Apple has partnered with Globalstar to provide SOS connectivity with its new iPhone 14, and T-Mobile is planning to begin low-earth orbit (LEO) connectivity in 2023 through SpaceX, which recently filed an application with the US FCC to include direct-to-cellular capabilities in its Gen 2 Starlink satellites. Amazon is also set to launch its first batch of LEO satellites for Project Kuiper.
Most of these early projects will not provide high-speed broadband from space, and will instead offer low-bandwidth connectivity suitable for emergency calls and texts. All of this aims to service the currently underserved population around the world, which does not live within reach of traditional cell tower networks.
Commercialization of the moon begins in earnest
Despite the economic uncertainty, we believe new records will be established in spacetech as giant commercial projects get funded.
Extensive government and commercial efforts are underway to head “back to the Moon” decades after the Apollo program finished in 1972. This has been kicked off by NASA’s Artemis program, which saw the Artemis 1 mission’s Orion capsule returning to Earth after spending almost a month traveling around the Moon.

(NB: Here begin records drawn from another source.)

`config.mk`:
```
export PLATFORM = sky130hd
export DESIGN_NAME = read_counter
export DESIGN_NICKNAME = d
export VERILOG_FILES = /design/src/rtl/cdu_pkg.sv /design/src/rtl/rdcnt_pend.sv /design/src/rtl/read_counter.sv
export SDC_FILE = /design/constraint.sdc
export NUM_CORES = 1
export LEC_CHECK = 0
export BUFFER_PORTS_ARGS = -buffer_cell sky130_fd_sc_hd__buf_2
export CAP_MARGIN = 10
export CORE_UTILIZATION = 50
export DETAILED_ROUTE_END_ITERATION = 10
export PLACE_DENSITY = 0.77
export SLEW_MARGIN = 5
export SYNTH_ARGS = -nofsm -noshare
export SYNTH_HDL_FRONTEND = slang
export SYNTH_SLANG_ARGS = --single-unit
```
`constraint.sdc`:
```
create_clock -name clk -period 9.8 [get_ports clk]
set_clock_uncertainty 0.15 [all_clocks]
set_input_delay 2.94 -clock clk [delete_from_list [all_inputs] [get_ports clk]]
set_output_delay 2.94 -clock clk [all_outputs]
set_load 0.05 [all_outputs]
```
`src/rtl/cdu_pkg.sv`:
```
// Shared CDU definitions: read-counter FSM states, step direction encoding,
// counter width and the ladder-switch bit map.
package cdu_pkg;
  localparam int CNT_W = 16;

  typedef enum logic [1:0] {IDLE, WAIT, STEP, SETTLE} rdcnt_state_t;

  // Two's-complement style: 01 = +1, 11 = -1
  typedef enum logic [1:0] {DIR_UP = 2'b01, DIR_DN = 2'b11} dir_t;

  // Ladder switch bits, active-low, MSB switch D15 driven from cnt[6]
  localparam int D15_BIT = 6;
  localparam int D16_BIT = 5;
  localparam int D17_BIT = 4;
  localparam int D18_BIT = 3;
  localparam int D19_BIT = 2;
  localparam int D20_BIT = 1;
  localparam int D21_BIT = 0;
endpackage

```
`src/rtl/rdcnt_pend.sv`:
```
// Pending AGC increment buffer: signed count bounded to +/-PEND_MAX,
// drained one unit per agc_ack, with registered up/down request flags.
module rdcnt_pend
  import cdu_pkg::*;
#(
  parameter int PEND_MAX = 7
) (
  input  logic clk,
  input  logic rst,
  input  logic i_step,
  input  dir_t i_dir,
  input  logic i_ack,
  output logic o_up,
  output logic o_dn,
  output logic o_full
);
  localparam logic signed [7:0] PMAX = 8'(PEND_MAX);
  localparam logic signed [7:0] NMAX = 8'(-PEND_MAX);

  logic signed [7:0] r_pend;
  logic signed [7:0] w_stp, w_ack, w_next;
  logic              r_up, r_dn;

  // next count: step adds dir, ack pulls one toward zero (ignored at zero)
  always_comb begin
    w_stp  = i_step ? ((i_dir == DIR_UP) ? 8'sd1 : -8'sd1) : 8'sd0;
    w_ack  = 8'sd0;
    if (i_ack && (r_pend > 8'sd0)) w_ack = 8'sd1;
    if (i_ack && (r_pend < 8'sd0)) w_ack = -8'sd1;
    w_next = r_pend + w_stp - w_ack;
  end

  // count and request flags registered together
  always_ff @(posedge clk or posedge rst) begin
    if (rst) begin
      r_pend <= '0;
      r_up   <= 1'b0;
      r_dn   <= 1'b0;
    end else begin
      r_pend <= w_next;
      r_up   <= (w_next > 8'sd0);
      r_dn   <= (w_next < 8'sd0);
    end
  end

  assign o_up   = r_up;
  assign o_dn   = r_dn;
  assign o_full = (i_dir == DIR_UP) ? (r_pend >= PMAX) : (r_pend <= NMAX);
endmodule

```
`src/rtl/read_counter.sv`:
```
// CDU read counter: steps a 16-bit angle counter toward null at a high or
// low rate chosen by the fine-error thresholds, drives the ladder bits and
// queues each step toward the AGC.
// Define RDCNT_SYNC_EN to pass the threshold inputs through 2-flop
// synchronizers (2 clocks of added input latency).
module read_counter
  import cdu_pkg::*;
#(
  parameter int HS_DIV     = 4,
  parameter int LS_DIV     = 64,
  parameter int SETTLE_CYC = 2,
  parameter int PEND_MAX   = 7
) (
  input  logic             clk,
  input  logic             rst,
  input  logic             _TLF1H,
  input  logic             _TLF2H,
  input  logic             _TLF1L,
  input  logic             _TLF2L,
  input  logic             agc_ack,
  output logic [CNT_W-1:0] cnt,
  output logic             _D15,
  output logic             _D16,
  output logic             _D17,
  output logic             _D18,
  output logic             _D19,
  output logic             _D20,
  output logic             _D21,
  output logic             agc_up,
  output logic             agc_dn
);
  localparam logic [15:0] HS_LD = 16'(HS_DIV - 1);
  localparam logic [15:0] LS_LD = 16'(LS_DIV - 1);
  localparam logic [15:0] ST_LD = 16'((SETTLE_CYC > 0) ? SETTLE_CYC - 1 : 0);

  logic [3:0]       w_thr_raw, w_thr;
  logic             w_up, w_dn, w_hi, w_valid, w_full, w_step;
  dir_t             w_dir, r_dir, w_dir_nxt;
  rdcnt_state_t     r_state, w_state_nxt;
  logic [15:0]      r_timer, w_timer_nxt, r_settle, w_settle_nxt;
  logic [CNT_W-1:0] r_cnt;

  assign w_thr_raw = {_TLF2L, _TLF1L, _TLF2H, _TLF1H};

`ifdef RDCNT_SYNC_EN
  logic [3:0] r_sync1, r_sync2;
  // two-flop synchronizer on the asynchronous comparator outputs
  always_ff @(posedge clk or posedge rst) begin
    if (rst) begin
      r_sync1 <= '0;
      r_sync2 <= '0;
    end else begin
      r_sync1 <= w_thr_raw;
      r_sync2 <= r_sync1;
    end
  end
  assign w_thr = r_sync2;
`else
  assign w_thr = w_thr_raw;
`endif

  // up and dn together is an invalid comparator state: treat as no threshold
  assign w_up    = w_thr[0] | w_thr[1];
  assign w_dn    = w_thr[2] | w_thr[3];
  assign w_hi    = w_thr[1] | w_thr[3];
  assign w_valid = w_up ^ w_dn;
  assign w_dir   = w_up ? DIR_UP : DIR_DN;

  // state register
  always_ff @(posedge clk or posedge rst) begin
    if (rst) r_state <= IDLE;
    else     r_state <= w_state_nxt;
  end

  // next state plus timer/settle/direction updates
  always_comb begin
    w_state_nxt  = r_state;
    w_timer_nxt  = r_timer;
    w_settle_nxt = r_settle;
    w_dir_nxt    = r_dir;
    case (r_state)
      IDLE: if (w_valid) begin
        w_state_nxt = WAIT;
        w_dir_nxt   = w_dir;
        w_timer_nxt = w_hi ? HS_LD : LS_LD;
      end
      WAIT: begin
        if (!w_valid || (w_dir != r_dir)) begin
          w_state_nxt = IDLE;
          w_timer_nxt = '0;
        end else if (r_timer == '0) begin
          // hold at zero while the AGC buffer is full in this direction
          if (!w_full) w_state_nxt = STEP;
        end else if (w_hi && (r_timer > HS_LD)) begin
          w_timer_nxt = HS_LD;
        end else begin
          w_timer_nxt = r_timer - 16'd1;
        end
      end
      STEP: begin
        if (SETTLE_CYC == 0) begin
          w_state_nxt = IDLE;
        end else begin
          w_state_nxt  = SETTLE;
          w_settle_nxt = ST_LD;
        end
      end
      SETTLE: begin
        if (r_settle == '0) w_state_nxt = IDLE;
        else                w_settle_nxt = r_settle - 16'd1;
      end
      default: w_state_nxt = IDLE;
    endcase
  end

  // state-decoded outputs
  always_comb begin
    w_step = (r_state == STEP);
  end

  // datapath registers: timer, settle count, latched direction, counter
  always_ff @(posedge clk or posedge rst) begin
    if (rst) begin
      r_timer  <= '0;
      r_settle <= '0;
      r_dir    <= DIR_UP;
      r_cnt    <= '0;
    end else begin
      r_timer  <= w_timer_nxt;
      r_settle <= w_settle_nxt;
      r_dir    <= w_dir_nxt;
      if (w_step) r_cnt <= r_cnt + ((r_dir == DIR_UP) ? 16'd1 : 16'hFFFF);
    end
  end

  rdcnt_pend #(.PEND_MAX(PEND_MAX)) u_pend (
    .clk    (clk),
    .rst    (rst),
    .i_step (w_step),
    .i_dir  (r_dir),
    .i_ack  (agc_ack),
    .o_up   (agc_up),
    .o_dn   (agc_dn),
    .o_full (w_full)
  );

  assign cnt  = r_cnt;
  assign _D15 = ~r_cnt[D15_BIT];
  assign _D16 = ~r_cnt[D16_BIT];
  assign _D17 = ~r_cnt[D17_BIT];
  assign _D18 = ~r_cnt[D18_BIT];
  assign _D19 = ~r_cnt[D19_BIT];
  assign _D20 = ~r_cnt[D20_BIT];
  assign _D21 = ~r_cnt[D21_BIT];
endmodule

```
# After elaboration in Yosys (flattened, before gate mapping)
# Cells that the tools add are included.
[op_classes]
addsub = 5
order_cmp = 7
eq_ne = 11
n_mux = 21
n_bitwise = 11
n_reduce_logical = 14
[op_table]
columns = ["cell", "count"]
rows = [
  ["$mux 16", 6],
  ["$pmux 16 s2", 2],
  ["$logic_not 16->1", 2],
  ["$sub 16x1->16 const B", 2],
  ["$mux 8", 3],
  ["$add 16x16->16", 1],
  ["$gt 16x2->1 const B", 1],
  ["$gt 8x1->1 const B", 2],
  ["$lt 8x1->1 const B", 2],
  ["$mux 2", 6],
  ["$ne 3x3->1 const B", 3],
  ["$add 8x8->8", 1],
  ["$ge 8x4->1 const B", 1],
  ["$le 8x4->1 const B", 1],
  ["$pmux 2 s4", 1],
  ["$sub 8x8->8", 1],
  ["$not 1->1", 7],
  ["$mux 6", 1],
  ["$ne 2x2->1 const B", 3],
  ["$eq 2x1->1 const B", 2],
  ["$eq 2x2->1 const B", 2],
  ["$reduce_and 2->1", 2],
  ["$reduce_and 4->1", 1],
  ["$reduce_bool 2->1", 2],
  ["9 further kinds", 14],
]
[word_totals]
regBits = 62
input_bits = 7
elab_cells = 77

# Depth between registers and ports, before layout
[logic_depth]
word_depth = 6
mapped_depth = 15

# Modules after synthesis
# From an unflattened synthesis, not the netlist that was laid out.
[hier_totals]
hier_cells = 476
hier_area_um2 = 4184.0
[by_module_without_submodules]
columns = ["mod", "n_inst", "cells_per_inst", "area_per_inst_um2", "seq_area_each_um2"]
rows = [
  ["read_counter", 1, 378, 3290.7, 1276.2],
  ["rdcnt_pend", 1, 98, 893.4, 225.2],
]

# Least setup slack after synthesis
# OpenSTA, ideal clock, no wires.
[synth_path]
path_type = "input port to flip-flop"
start = "input port agc_ack"
end = "register u_pend.r_up, in the netlist u_pend.o_up"
setup_ns = 0.125
arrival_time_ns = 5.204
t_required_ns = 9.525
slack_ns = 4.321
path_stages = 11
n_path_buf = 0
cell_sequence = "and2_1 fa_1 inv_1 fa_1 a21o_1 a21oi_1 o21ai_0 a21oi_1 xnor2_1 nor4_1 nor2_1"
[synth_between]
elab_chain_len = 5
elab_cells_between_ends = 6
classes_between = "add/sub (1); order compare (1); mux (2); reduce/logical (2)"
[synth_rtl]
columns = ["item", "line", "rtl"]
rows = [
  ["from (decl)", "read_counter.sv:20", "input logic agc_ack,"],
  ["$logic_and 1x1->1", "rdcnt_pend.sv:28", "if (i_ack && (r_pend > 8'sd0)) w_ack = 8'sd1;"],
  ["$mux 1", "rdcnt_pend.sv:28", ""],
  ["$mux 8 (*)", "rdcnt_pend.sv:29", "if (i_ack && (r_pend < 8'sd0)) w_ack = -8'sd1;"],
  ["$sub 8x8->8 (*)", "rdcnt_pend.sv:30", "w_next = r_pend + w_stp - w_ack;"],
  ["named net u_pend.w_next[6]", "rdcnt_pend.sv:21", "logic signed [7:0] w_stp, w_ack, w_next;"],
  ["$gt 8x1->1 (*)", "rdcnt_pend.sv:41", "r_up <= (w_next > 8'sd0);"],
  ["to (signal assigned)", "rdcnt_pend.sv:41", ""],
  ["to (decl)", "rdcnt_pend.sv:22", "logic r_up, r_dn;"],
]
# The timed path passes the listed nets; every way through them passes the cells marked *.
# A chain may end at the register's enable or synchronous reset.

# Worst setup path in the final report
# Ends and elaborated chain as after synthesis.

==> results.ini <==
[outcome]
status=completed

[final_layout]
antenna_cells=0
finalNetCount=510
num-fill-cells=682
syn_to_final_growth_pct=12.0
drive_gt1_share_pct=12.2

[detailed_routing]
ant_nets=0
wirelength_mm=7.94
drc=0
vias_per_cell=5.63
drt_first_pass_iters=4
vias=3245
wl_per_cell_um=13.8
drt_iter0_markers=169

[synthesis]
synth_area_per_cell_sq_um=9.09
yosysUniqueCellTypes=59
yosysWarnings=0
async_flop_share_pct=100
synth_area_sq_mm=0.00397
syn_nets=477
synth_flop_cell=dfrtp_1
synth_edf_count=0
synth_seq_cells=60
seq_area_frac_synth_pct=37.9
synth_cells=436

[run]
cap_violations=0

[global_routing]
track_usage_pct=21.1
gr-total-overflow=0
grt_max_degree=61
grt_pass1_wl_mm=14.1
grt_pass1_vias=3182
grt_antenna_before_repair=0

[critical_path]
startpoint_type=input port
crit_slowest_cell=fa_1
cp.arrival_ns=5.49
max_stage_delay_ns=0.55
crit_chain=buf_2 > and2_1 > fa_1 > inv_1 > fa_1 > a21o_1 > a21oi_1 > o21ai_0 > a21oi_1 > xnor2_1 > nor4_1 > nor2_1
cp_num_buf_inv=2
crit_family=adder cells
cp-end-kind=flip-flop
critPathKind=in -> reg
crit_fanout=7
worstRegToRegCells=15
path_depth=12
cp.required_ns=9.88

[timing]
setup_viol=0
tightest_slew_ns=1.10
slew_violations=0
clock.fmax_ghz=0.185
rsz0062_at_grt=false
relSlewSlack_pct=26.3
tns_ns=0
final-hold-violation-count=0
post-route-period-util_pct=55.2
fin_crit_ns=5.41

[die]
placeableCoreArea_sq_mm=0.00769
initial_core_util_pct=51.6
ios=32
fp.dieH_um=91.1
die_w_um=91.1
row_count=32
die_area_sq_mm=0.00829

[cts]
clock-sinks=60
htreeDepth=3
hold_buffers=0
cts_setup_buffers=0
cts.clk_slew.worst_paths_ns=0.07
ctsResizeCount=0
clk-insertion-delay-late_ns=0.35
cts_buffers=9
cts-root-buf=clkbuf_8
clk_path_buf_depth=2
cts_tree=yes

[placement]
routabilityCongestion=0.882
dp_hpwl_mm=5.71
io_buffers=31

[worst_hold_path]
hold_path.class=reg -> reg
min_delay_path_depth=1

==> path summary, 6_finish.rpt <==
kind                            start     endpoint  slack [ns]
max reg2reg                r_state[0]  u_pend.o_up        5.17
max                           agc_ack  u_pend.o_up        4.39
min                           cnt[15]      cnt[15]        0.34
min reg2reg                   cnt[15]      cnt[15]        0.34
min in group asynchronous         rst       cnt[0]        2.64
max in group asynchronous         rst  r_timer[11]        6.35
==> cells by family after synthesis <==
group,synth area share [%]
and+or+nand+nor,18.7
AOI/OAI and AO/OA,16.9
DFF,37.9
buffers and inverters,5.55
xor gates and xnor gates,7.95
adders and majority gates,12.2
muxes,0.789
==> area by class of cell <==
class / count / area (sq um) / area share, %
clock buffers: 11 / 141 / 3.18
clock inverters: 5 / 83.8 / 1.89
inverters: 46 / 173 / 3.89
multi-input cells: 319 / 2240 / 50.5
flip-flops and latches: 60 / 1500 / 33.8
well taps: 102 / 128 / 2.87
repair buffers: 33 / 170 / 3.83
==> through the flow <==
stage	setup slack (ns)	area (sq um)	hold slack [ns]	utilization (%)	instances
after floorplan	4.32	3970	0.310	-	436
after global placement	4.06	4220	0.331	54.8	560
after detailed placement	4.00	4220	0.330	54.8	560
after CTS	4.37	4440	0.342	57.8	576
after global routing	4.16	4440	0.370	57.8	576
final	4.39	4440	0.343	57.8	576
==> layout by cell type, fill, tap and decap left out, types with 3 or more instances in the layout <==
cell | netlist | layout
dfrtp_1 | 60 | 60
a21o_1 | 9 | 9
a22o_1 | 4 | 4
a21oi_1 | 27 | 27
inv_1 | 46 | 45
ha_1 | 26 | 26
clkbuf_8 | 0 | 10
nor3_1 | 11 | 11
fa_1 | 8 | 8
a211oi_1 | 4 | 4
o41ai_1 | 3 | 3
a31oi_1 | 4 | 4
nand3_1 | 9 | 9
xnor2_1 | 17 | 17
o21ai_0 | 28 | 28
xor2_1 | 19 | 19
o211ai_1 | 5 | 5
buf_2 | 2 | 31
nand2b_1 | 3 | 3
nor4_1 | 10 | 10
o22ai_1 | 3 | 3
nor2_1 | 35 | 35
nand4_1 | 5 | 5
or4_1 | 8 | 8
nand2_1 | 34 | 34
or3_1 | 9 | 9
==> flip-flops by register name, indices dropped and copies added (netlist names), named ones only <==
| register | count |
|---|---|
| r_settle | 16 |
| cnt | 16 |
| u_pend.o_dn | 1 |
| r_dir | 1 |
| r_timer | 16 |
| u_pend.o_up | 1 |
| u_pend.r_pend | 7 |
| r_state | 1 |
==> metal layers <==
layer | vias to the layer above | global-route usage [%] | routed length [um]
met4 | 0 | 10.1 | 184
met1 | 1554 | 27.8 | 3820
met5 | - | 0 | 0
met3 | 14 | 2.60 | 213
li1 | 1624 | - | -
met2 | 53 | 34.6 | 3720
==> cell usage after synthesis, drive strengths merged, types with 4 or more instances <==
cell,n,area share [%]
nand2,34,3.2
a21oi,27,3.4
xnor2,17,3.8
a21o,9,1.7
a211oi,4,0.76
clkbuf,7,0.66
o211ai,5,0.95
a22o,4,0.88
inv,46,4.4
or3,10,1.7
nor2,36,3.6
nand4,5,0.79
ha,26,8.2
nor3,11,1.4
nand3,9,1.1
a31oi,4,0.63
nor4,11,1.9
dfrtp,60,38
fa,8,4.0
buf,4,0.54
o21ai,30,4.1
or4,9,1.8
xor2,19,4.2
==> worst register-to-register path: stages, from the launching register on <==
cell	delay, ns
dfrtp_1	0.44
inv_1	0.14
nand2_1	0.07
buf_4	0.23
inv_1	0.79
nand2_1	0.48
fa_1	0.61
inv_1	0.06
fa_1	0.45
a21o_1	0.18
a21oi_1	0.21
o21ai_0	0.10
a21oi_1	0.18
xnor2_1	0.10
nor4_1	0.25
nor2_1	0.06
Power is not shown: default switching activity piles up to over one toggle a cycle in this logic, so the estimate is an artifact.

At almost the same time, the first fully-privately-funded lunar mission was launched by SpaceX for Japanese company iSpace, which is taking a fuel-efficient trip to the Moon and is due to get there in April. This would be the first fully commercial mission to land on the Moon, a milestone in the cooperation between Japan and the U.S. in space. Other commercial companies, such as Intuitive Machines and Astrobotic, are also targeting Moon landings.
With the first commercial companies headed moonward alongside national efforts, we expect 2023 to be a breakthrough year for the cislunar ecosystem.
Three drivers underpin revenue growth
Developments in the defense, cybersecurity and climate sectors will prove to be strong tailwinds for revenues in spacetech in 2023. Record growth in defense budgets driven by the war in Ukraine and rising geopolitical tensions will drive business, and governments’ increasing desire for sovereign capability from space assets will lead to some huge orders in the sector. And, since cybersecurity is another tool in the geopolitical toolbox, satellite resilience against attacks is a priority.
A growing reliance on datasets generated in orbit means the security demands for the flow of data from the satellite to the cloud and ground stations are growing exponentially. We see 2023 as the year when the industry embraces quantum capabilities.